Vertical Binning Woe Iv is an algorithm for vertically calculating weight of evidence (WOE) and information value (IV).

Two types of binning method are supported:

  1. Equal width binning: divides the data into \(k\) intervals of equal size.

  2. Equal frequency binning: divides the data into \(k\) groups where each group contains approximately same number of values.

After binning, WOE and IV values can be calculated individually as follows(for \(i\) th bin):

\(WOE_i = \ln \frac{y_i / y_T}{n_i/n_T}\)

\(IV_i = \left( \frac{y_i}{y_T} - \frac{n_i}{n_T} \right) \times WOE_i\)

where \(y_i\) , \(n_i\) denote the number of positive and negative samples of \(i\) th bin respectively, \(y_T\), \(n_T\) denote the number of positive and negative samples in total.

Parameters List

identity: str Federated identity of the party, should be one of label_trainer or trainer.

model_info:
  • name: str Model name, should be vertical_binning_woe_iv.

input:
  • trainset:
    • type: str Train dataset type, support csv.

    • path: str If type is csv, folder path of train dataset.

    • name: str If type is csv, file name of train dataset.

    • has_id: bool If type is csv, whether dataset has id column.

    • has_label: bool If type is csv, whether dataset has label column.

    • nan_list: list List of special values, all and only the values in this list will be assigned to a single bin.

output:
  • path: str Folder path of output.

  • result:
    • name: str File name of result.

  • split_points:
    • name: str File name of split points.

train_info:
  • train_params:
    • encryption: support two keys: “paillier” or “plain”.
      • paillier:
        • key_bit_size: int Bit length of paillier key, recommended to greater than or equal to 2048.

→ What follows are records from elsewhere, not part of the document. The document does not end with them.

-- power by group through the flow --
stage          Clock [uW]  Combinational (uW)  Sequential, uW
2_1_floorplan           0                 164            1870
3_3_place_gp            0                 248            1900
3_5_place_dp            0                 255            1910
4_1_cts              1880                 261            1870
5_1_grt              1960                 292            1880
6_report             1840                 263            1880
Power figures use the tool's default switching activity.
[src/pkg/freq_ref_pkg.sv]
// register constants for the frequency reference selector
// assumes a 100 MHz system clock and an AXI4-Lite master
package freq_ref_pkg;
    localparam int CLK_NS          = 10;
    localparam int TICK_NS         = 100_000_000;
    localparam int TICK_CYCLES     = TICK_NS / CLK_NS;
    localparam int FW              = 12;
    localparam int TW              = 13;
    localparam logic [FW-1:0] FREQ_MAX     = 12'hFA0;
    localparam logic [TW-1:0] TIME_MIN     = 13'h0001;
    localparam logic [TW-1:0] TIME_MAX     = 13'h1770;
    localparam logic [9:0]    DCB_CONT     = 10'h3E7;
    localparam logic [2:0] SEL_INTERNAL    = 3'h1;
    localparam logic [2:0] SEL_PRESET_LOW  = 3'h4;
    localparam logic [4:0] FN_PRESET       = 5'h04;
    localparam logic [4:0] FN_RAISE        = 5'h10;
    localparam logic [4:0] FN_LOWER        = 5'h11;
    localparam logic [4:0] FN_JOG          = 5'h02;
    localparam logic [4:0] FN_ALT_RAMP     = 5'h06;
    localparam logic [7:0] OFS_CTRL        = 8'h00;
    localparam logic [7:0] OFS_DIN_FUNC    = 8'h04;
    localparam logic [7:0] OFS_INT_FREQ    = 8'h08;
    localparam logic [7:0] OFS_STORED      = 8'h0C;
    localparam logic [7:0] OFS_PRESET0     = 8'h10;
    localparam logic [7:0] OFS_PRESET7     = 8'h2C;
    localparam logic [7:0] OFS_JOG_FREQ    = 8'h30;
    localparam logic [7:0] OFS_JOG_RAMP    = 8'h34;
    localparam logic [7:0] OFS_DCB_TIME    = 8'h38;
    localparam logic [7:0] OFS_MAX_FREQ    = 8'h3C;
    localparam logic [7:0] OFS_ACCEL1      = 8'h40;
    localparam logic [7:0] OFS_DECEL1      = 8'h44;
    localparam logic [7:0] OFS_ACCEL2      = 8'h48;
    localparam logic [7:0] OFS_DECEL2      = 8'h4C;
    localparam logic [7:0] OFS_STATUS      = 8'h50;
    localparam logic [FW-1:0] RST_INT_FREQ = 12'h258;
    localparam logic [FW-1:0] RST_JOG_FREQ = 12'h064;
    localparam logic [TW-1:0] RST_JOG_RAMP = 13'h0064;
    localparam logic [TW-1:0] RST_RAMP1    = 13'h0064;
    localparam logic [TW-1:0] RST_RAMP2    = 13'h00C8;
    localparam logic [FW-1:0] RST_MAX_FREQ = 12'h258;
    localparam logic [2:0]    RST_SEL      = 3'h1;
    localparam logic [FW-1:0] RST_PRESET [8] = '{12'h000, 12'h032, 12'h064, 12'h0C8,
                                                 12'h12C, 12'h190, 12'h1F4, 12'h258};
    localparam logic [1:0] SRC_EXT         = 2'h0;
    localparam logic [1:0] SRC_INTERNAL    = 2'h1;
    localparam logic [1:0] SRC_PRESET      = 2'h2;
    localparam logic [1:0] SRC_JOG         = 2'h3;
    localparam logic [1:0] RESP_OKAY       = 2'h0;
    localparam logic [1:0] RESP_SLVERR     = 2'h2;
endpackage

[src/frequency_reference_selector.sv]
// frequency command and ramp time selection for a motor drive
// assumes keypad, input terminals and brake request are asynchronous pins
`timescale 1ns/100ps
module frequency_reference_selector #(
    parameter int TICK_CYCLES = freq_ref_pkg::TICK_CYCLES
) (
    input  wire logic                        clk_sys,
    input  wire logic                        rst,
    input  wire logic [7:0]                  s_axi_awaddr,
    input  wire logic                        s_axi_awvalid,
    output logic                             s_axi_awready,
    input  wire logic [31:0]                 s_axi_wdata,
    input  wire logic [3:0]                  s_axi_wstrb,
    input  wire logic                        s_axi_wvalid,
    output logic                             s_axi_wready,
    output logic [1:0]                       s_axi_bresp,
    output logic                             s_axi_bvalid,
    input  wire logic                        s_axi_bready,
    input  wire logic [7:0]                  s_axi_araddr,
    input  wire logic                        s_axi_arvalid,
    output logic                             s_axi_arready,
    output logic [31:0]                      s_axi_rdata,
    output logic [1:0]                       s_axi_rresp,
    output logic                             s_axi_rvalid,
    input  wire logic                        s_axi_rready,
    input  wire logic [3:0]                  digitalIn,
    input  wire logic                        keyUp,
    input  wire logic                        keyDown,
    input  wire logic                        keyEnter,
    input  wire logic                        keyEsc,
    input  wire logic                        programMode,
    input  wire logic                        dcBrakeReq,
    input  wire logic [freq_ref_pkg::FW-1:0] extFreqRef,
    output logic [freq_ref_pkg::FW-1:0]      freqCommand,
    output logic [freq_ref_pkg::TW-1:0]      accelTime,
    output logic [freq_ref_pkg::TW-1:0]      decelTime,
    output logic                             jogActive,
    output logic                             eepromWrite,
    output logic [freq_ref_pkg::FW-1:0]      eepromData,
    output logic                             dcBrakeActive
);
    import freq_ref_pkg::*;

    function automatic logic [31:0] merge(input logic [31:0] old, input logic [31:0] nw,
                                          input logic [3:0] strb);
        logic [31:0] r;
        r = old;
        for (int i = 0; i < 4; i++) begin
            if (strb[i]) begin
                r[8*i +: 8] = nw[8*i +: 8];
            end
        end
        return r;
    endfunction

    function automatic logic [FW-1:0] clampFreq(input logic [31:0] v);
        return (v > 32'(FREQ_MAX)) ? FREQ_MAX : v[FW-1:0];
    endfunction

    function automatic logic [TW-1:0] clampTime(input logic [31:0] v);
        logic [TW-1:0] r;
        r = (v > 32'(TIME_MAX)) ? TIME_MAX : v[TW-1:0];
        return (r < TIME_MIN) ? TIME_MIN : r;
    endfunction

    // pin synchronisers
    logic [9:0] syncA;
    logic [9:0] syncB;
    logic [9:0] syncPrev;
    always_ff @(posedge clk_sys) begin
        if (rst) begin
            syncA    <= '0;
            syncB    <= '0;
            syncPrev <= '0;
        end else begin
            syncA    <= {dcBrakeReq, programMode, keyEsc, keyEnter, keyDown, keyUp, digitalIn};
            syncB    <= syncA;
            syncPrev <= syncB;
        end
    end
    logic [3:0] din;
    logic       upPress;
    logic       downPress;
    logic       enterPress;
    logic       escPress;
    logic       progSync;
    logic       brakeReq;
    logic       brakeRise;
    assign din        = syncB[3:0];
    assign upPress    = syncB[4] & ~syncPrev[4];
    assign downPress  = syncB[5] & ~syncPrev[5];
    assign enterPress = syncB[6] & ~syncPrev[6];
    assign escPress   = syncB[7] & ~syncPrev[7];
    assign progSync   = syncB[8];
    assign brakeReq   = syncB[9];
    assign brakeRise  = syncB[9] & ~syncPrev[9];

    // 0.1 s tick
    logic [31:0] tickCount;
    logic        tick;
    always_ff @(posedge clk_sys) begin
        if (rst) begin
            tickCount <= '0;
            tick      <= 1'b0;
        end else if (tickCount >= 32'(TICK_CYCLES - 1)) begin
            tickCount <= '0;
            tick      <= 1'b1;
        end else begin
            tickCount <= tickCount + 32'd1;
            tick      <= 1'b0;
        end
    end

    // settings
    logic [2:0]    speedRefSel;
    logic [4:0]    dinFunc [4];
    logic [FW-1:0] presetFreq [8];
    logic [FW-1:0] jogFreq;
    logic [TW-1:0] jogRamp;
    logic [9:0]    dcBrakeDuration;
    logic [FW-1:0] maxFreq;
    logic [TW-1:0] accel1;
    logic [TW-1:0] decel1;
    logic [TW-1:0] accel2;
    logic [TW-1:0] decel2;
    logic [FW-1:0] internalFreq;
    logic [FW-1:0] storedFreq;

    // write channel: address and data taken in either order
    logic          awHeld;
    logic          wHeld;
    logic [7:0]    awAddr;
    logic [31:0]   wData;
    logic [3:0]    wStrb;
    logic          doWrite;
    logic [31:0]   wordNow;
    logic          hitW;
    assign doWrite = awHeld & wHeld & ~s_axi_bvalid;

    function automatic logic mapped(input logic [7:0] a);
        return (a[1:0] == 2'h0) && (a <= OFS_STATUS);
    endfunction

    always_ff @(posedge clk_sys) begin
        if (rst) begin
            awHeld        <= 1'b0;
            wHeld         <= 1'b0;
            awAddr        <= '0;
            wData         <= '0;
            wStrb         <= '0;
            s_axi_awready <= 1'b0;
            s_axi_wready  <= 1'b0;
            s_axi_bvalid  <= 1'b0;
            s_axi_bresp   <= RESP_OKAY;
        end else begin
            s_axi_awready <= ~awHeld & ~(s_axi_awvalid & s_axi_awready) & ~doWrite & ~s_axi_bvalid;
            s_axi_wready  <= ~wHeld & ~(s_axi_wvalid & s_axi_wready) & ~doWrite & ~s_axi_bvalid;
            if (s_axi_awvalid && s_axi_awready) begin
                awHeld <= 1'b1;
                awAddr <= s_axi_awaddr;
            end
            if (s_axi_wvalid && s_axi_wready) begin
                wHeld <= 1'b1;
                wData <= s_axi_wdata;
                wStrb <= s_axi_wstrb;
            end
            if (doWrite) begin
                awHeld       <= 1'b0;
                wHeld        <= 1'b0;
                s_axi_bvalid <= 1'b1;
                s_axi_bresp  <= mapped(awAddr) ? RESP_OKAY : RESP_SLVERR;
            end else if (s_axi_bvalid && s_axi_bready) begin
                s_axi_bvalid <= 1'b0;
            end
        end
    end

    // current contents of the addressed word, for byte-lane merging
    logic [31:0] readWord;
    logic [31:0] statusWord;
    function automatic logic [31:0] regWord(input logic [7:0] a);
        logic [31:0] r;
        r = '0;
        if (a >= OFS_PRESET0 && a <= OFS_PRESET7) begin
            r = 32'(presetFreq[3'(a[7:2] - 6'h04)]);
        end else begin
            case (a)
                OFS_CTRL:     r = 32'(speedRefSel);
                OFS_DIN_FUNC: r = {3'h0, dinFunc[3], 3'h0, dinFunc[2], 3'h0, dinFunc[1], 3'h0, dinFunc[0]};
                OFS_INT_FREQ: r = 32'(internalFreq);
                OFS_STORED:   r = 32'(storedFreq);
                OFS_JOG_FREQ: r = 32'(jogFreq);
                OFS_JOG_RAMP: r = 32'(jogRamp);
                OFS_DCB_TIME: r = 32'(dcBrakeDuration);
                OFS_MAX_FREQ: r = 32'(maxFreq);
                OFS_ACCEL1:   r = 32'(accel1);
                OFS_DECEL1:   r = 32'(decel1);
                OFS_ACCEL2:   r = 32'(accel2);
                OFS_DECEL2:   r = 32'(decel2);
                OFS_STATUS:   r = statusWord;
                default:      r = '0;
            endcase
        end
        return r;
    endfunction
    assign wordNow = merge(regWord(awAddr), wData, wStrb);
    assign hitW    = doWrite & mapped(awAddr);

    // configuration registers
    always_ff @(posedge clk_sys) begin
        if (rst) begin
            speedRefSel     <= RST_SEL;
            for (int i = 0; i < 4; i++) begin
                dinFunc[i] <= '0;
            end
            for (int i = 0; i < 8; i++) begin
                presetFreq[i] <= RST_PRESET[i];
            end
            jogFreq         <= RST_JOG_FREQ;
            jogRamp         <= RST_JOG_RAMP;
            dcBrakeDuration <= '0;
            maxFreq         <= RST_MAX_FREQ;
            accel1          <= RST_RAMP1;
            decel1          <= RST_RAMP1;
            accel2          <= RST_RAMP2;
            decel2          <= RST_RAMP2;
        end else if (hitW) begin
            if (awAddr >= OFS_PRESET0 && awAddr <= OFS_PRESET7) begin
                presetFreq[3'(awAddr[7:2] - 6'h04)] <= clampFreq(wordNow);
            end
            case (awAddr)
                OFS_CTRL:     speedRefSel <= wordNow[2:0];
                OFS_DIN_FUNC: begin
                    for (int i = 0; i < 4; i++) begin
                        dinFunc[i] <= wordNow[8*i +: 5];
                    end
                end
                OFS_JOG_FREQ: jogFreq <= clampFreq(wordNow);
                OFS_JOG_RAMP: jogRamp <= clampTime(wordNow);
                OFS_DCB_TIME: dcBrakeDuration <= (wordNow > 32'(DCB_CONT)) ? DCB_CONT : wordNow[9:0];
                OFS_MAX_FREQ: maxFreq <= clampFreq(wordNow);
                OFS_ACCEL1:   accel1 <= clampTime(wordNow);
                OFS_DECEL1:   decel1 <= clampTime(wordNow);
                OFS_ACCEL2:   accel2 <= clampTime(wordNow);
                OFS_DECEL2:   decel2 <= clampTime(wordNow);
                default:      ;
            endcase
        end
    end

    // input function decode
    logic [3:0] fnRaise;
    logic [3:0] fnLower;
    logic [3:0] fnJog;
    logic [3:0] fnAlt;
    logic [2:0] fnPreset;
    always_comb begin
        for (int i = 0; i < 4; i++) begin
            fnRaise[i] = (dinFunc[i] == FN_RAISE);
            fnLower[i] = (dinFunc[i] == FN_LOWER);
            fnJog[i]   = (dinFunc[i] == FN_JOG);
            fnAlt[i]   = (dinFunc[i] == FN_ALT_RAMP);
        end
        for (int i = 0; i < 3; i++) begin
            fnPreset[i] = (dinFunc[i] == FN_PRESET);
        end
    end
    logic       mopConfigured;
    logic       raiseOn;
    logic       lowerOn;
    logic [2:0] presetIdx;
    logic       presetOn;
    logic       jogOn;
    logic       altRampOn;
    assign mopConfigured = |(fnRaise | fnLower);
    assign raiseOn       = |(fnRaise & din);
    assign lowerOn       = |(fnLower & din);
    assign presetIdx     = fnPreset & din[2:0];
    assign presetOn      = |presetIdx;
    assign jogOn         = |(fnJog & din);
    assign altRampOn     = |(fnAlt & din);

    // internal frequency: keypad, remote raise/lower, commit and discard
    logic adjustEnabled;
    assign adjustEnabled = progSync && (speedRefSel == SEL_INTERNAL);
    always_ff @(posedge clk_sys) begin
        if (rst) begin
            internalFreq <= RST_INT_FREQ;
            storedFreq   <= RST_INT_FREQ;
            eepromWrite  <= 1'b0;
            eepromData   <= RST_INT_FREQ;
        end else begin
            eepromWrite <= 1'b0;
            if (hitW && awAddr == OFS_INT_FREQ) begin
                internalFreq <= clampFreq(wordNow);
                storedFreq   <= clampFreq(wordNow);
            end else if (adjustEnabled && enterPress) begin
                storedFreq  <= internalFreq;
                eepromWrite <= 1'b1;
                eepromData  <= internalFreq;
            end else if (adjustEnabled && escPress) begin
                internalFreq <= storedFreq;
            end else if (adjustEnabled && upPress && internalFreq < FREQ_MAX) begin
                internalFreq <= internalFreq + 12'h001;
            end else if (adjustEnabled && downPress && internalFreq != '0) begin
                internalFreq <= internalFreq - 12'h001;
            end else if (tick && raiseOn && !lowerOn && internalFreq < FREQ_MAX) begin
                internalFreq <= internalFreq + 12'h001;
            end else if (tick && lowerOn && !raiseOn && internalFreq != '0) begin
                internalFreq <= internalFreq - 12'h001;
            end
        end
    end

    // command source and ramp pair
    logic [FW-1:0] next_freqCommand;
    logic [TW-1:0] next_accelTime;
    logic [TW-1:0] next_decelTime;
    logic [1:0]    next_source;
    logic          useRamp2;
    always_comb begin
        useRamp2 = altRampOn;
        if (jogOn) begin
            next_freqCommand = (jogFreq > maxFreq) ? maxFreq : jogFreq;
            next_source      = SRC_JOG;
        end else if (presetOn) begin
            next_freqCommand = presetFreq[presetIdx];
            next_source      = SRC_PRESET;
            useRamp2         = altRampOn | presetIdx[1];
        end else if (speedRefSel == SEL_PRESET_LOW) begin
            next_freqCommand = presetFreq[0];
            next_source      = SRC_PRESET;
        end else if (speedRefSel == SEL_INTERNAL || mopConfigured) begin
            next_freqCommand = internalFreq;
            next_source      = SRC_INTERNAL;
        end else begin
            next_freqCommand = clampFreq(32'(extFreqRef));
            next_source      = SRC_EXT;
        end
        if (jogOn) begin
            next_accelTime = jogRamp;
            next_decelTime = jogRamp;
        end else if (useRamp2) begin
            next_accelTime = accel2;
            next_decelTime = decel2;
        end else begin
            next_accelTime = accel1;
            next_decelTime = decel1;
        end
    end

    logic [1:0] source;
    logic       rampPair2;
    always_ff @(posedge clk_sys) begin
        if (rst) begin
            freqCommand <= RST_INT_FREQ;
            accelTime   <= RST_RAMP1;
            decelTime   <= RST_RAMP1;
            jogActive   <= 1'b0;
            source      <= SRC_INTERNAL;
            rampPair2   <= 1'b0;
        end else begin
            freqCommand <= next_freqCommand;
            accelTime   <= next_accelTime;
            decelTime   <= next_decelTime;
            jogActive   <= jogOn;
            source      <= next_source;
            rampPair2   <= useRamp2 & ~jogOn;
        end
    end

    // brake injection timer in 0.1 s steps
    logic [9:0] brakeCount;
    always_ff @(posedge clk_sys) begin
        if (rst) begin
            brakeCount    <= '0;
            dcBrakeActive <= 1'b0;
        end else if (!brakeReq || dcBrakeDuration == '0) begin
            brakeCount    <= '0;
            dcBrakeActive <= 1'b0;
        end else if (brakeRise) begin
            brakeCount    <= '0;
            dcBrakeActive <= 1'b1;
        end else if (dcBrakeActive && dcBrakeDuration != DCB_CONT && tick) begin
            brakeCount <= brakeCount + 10'h001;
            if (brakeCount + 10'h001 >= dcBrakeDuration) begin
                dcBrakeActive <= 1'b0;
            end
        end
    end

    // read channel
    assign statusWord = {11'h0, dcBrakeActive, jogActive, rampPair2, source, 4'h0, freqCommand};
    assign readWord   = regWord(s_axi_araddr);
    always_ff @(posedge clk_sys) begin
        if (rst) begin
            s_axi_arready <= 1'b0;
            s_axi_rvalid  <= 1'b0;
            s_axi_rdata   <= '0;
            s_axi_rresp   <= RESP_OKAY;
        end else begin
            s_axi_arready <= ~s_axi_rvalid & ~(s_axi_arvalid & s_axi_arready);
            if (s_axi_arvalid && s_axi_arready) begin
                s_axi_rvalid <= 1'b1;
                s_axi_rdata  <= mapped(s_axi_araddr) ? readWord : 32'h0;
                s_axi_rresp  <= mapped(s_axi_araddr) ? RESP_OKAY : RESP_SLVERR;
            end else if (s_axi_rvalid && s_axi_rready) begin
                s_axi_rvalid <= 1'b0;
            end
        end
    end
endmodule

[config.mk]
export PLATFORM = sky130hd
export DESIGN_NAME = frequency_reference_selector
export DESIGN_NICKNAME = d
export VERILOG_FILES = /design/src/pkg/freq_ref_pkg.sv /design/src/frequency_reference_selector.sv
export SDC_FILE = /design/constraint.sdc
export NUM_CORES = 1
export LEC_CHECK = 0
export BUFFER_PORTS_ARGS = -buffer_cell sky130_fd_sc_hd__buf_2
export CAP_MARGIN = 10
export CORE_UTILIZATION = 45
export CTS_BUF_LIST = sky130_fd_sc_hd__clkbuf_4
export DETAILED_ROUTE_END_ITERATION = 6
export MAX_ROUTING_LAYER = met4
export PLACE_DENSITY = 0.6
export RECOVER_POWER = 100
export REMOVE_ABC_BUFFERS = 1
export SYNTH_ARGS = -nofsm -noshare
export SYNTH_HDL_FRONTEND = slang
export SYNTH_SLANG_ARGS = --single-unit
[constraint.sdc]
create_clock -name clk_sys -period 4.3 [get_ports clk_sys]
set_clock_uncertainty 0.05 [all_clocks]
set_input_delay 0.86 -clock clk_sys [delete_from_list [all_inputs] [get_ports clk_sys]]
set_output_delay 0.86 -clock clk_sys [all_outputs]
set_load 0.05 [all_outputs]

        • precision: int Precison.

        • djn_on: bool Whether to use djn method to generate key pair.

        • parallelize_on: bool Whether to use multicore for computing.

    • binning:
      • method: str Binning method, support “equal_width” or “equal_frequency”.

      • bins: int Number of bins.

    • max_num_cores: int Number of cores for parallel computing.